### Work instructions
Line by line, transcribe the records exactly.

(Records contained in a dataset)

>>>>>

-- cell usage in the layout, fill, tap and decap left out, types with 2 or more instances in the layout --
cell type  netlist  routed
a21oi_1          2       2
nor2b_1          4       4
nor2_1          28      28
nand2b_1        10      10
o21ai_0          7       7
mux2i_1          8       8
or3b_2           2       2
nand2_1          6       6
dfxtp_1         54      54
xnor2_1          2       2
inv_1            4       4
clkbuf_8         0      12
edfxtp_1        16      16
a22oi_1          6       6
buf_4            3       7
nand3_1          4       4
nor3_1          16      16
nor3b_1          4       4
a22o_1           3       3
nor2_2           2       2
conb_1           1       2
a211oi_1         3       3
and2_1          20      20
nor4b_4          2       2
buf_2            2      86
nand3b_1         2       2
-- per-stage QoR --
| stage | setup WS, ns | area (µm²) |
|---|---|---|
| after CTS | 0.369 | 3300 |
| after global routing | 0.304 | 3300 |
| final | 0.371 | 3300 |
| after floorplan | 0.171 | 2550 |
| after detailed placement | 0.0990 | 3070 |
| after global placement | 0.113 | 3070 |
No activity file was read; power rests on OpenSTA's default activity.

<<<<<

### Expected answer
-- cell usage in the layout, fill, tap and decap left out, types with 2 or more instances in the layout --
cell type  netlist  routed
a21oi_1          2       2
nor2b_1          4       4
nor2_1          28      28
nand2b_1        10      10
o21ai_0          7       7
mux2i_1          8       8
or3b_2           2       2
nand2_1          6       6
dfxtp_1         54      54
xnor2_1          2       2
inv_1            4       4
clkbuf_8         0      12
edfxtp_1        16      16
a22oi_1          6       6
buf_4            3       7
nand3_1          4       4
nor3_1          16      16
nor3b_1          4       4
a22o_1           3       3
nor2_2           2       2
conb_1           1       2
a211oi_1         3       3
and2_1          20      20
nor4b_4          2       2
buf_2            2      86
nand3b_1         2       2
-- per-stage QoR --
| stage | setup WS, ns | area (µm²) |
|---|---|---|
| after CTS | 0.369 | 3300 |
| after global routing | 0.304 | 3300 |
| final | 0.371 | 3300 |
| after floorplan | 0.171 | 2550 |
| after detailed placement | 0.0990 | 3070 |
| after global placement | 0.113 | 3070 |
No activity file was read; power rests on OpenSTA's default activity.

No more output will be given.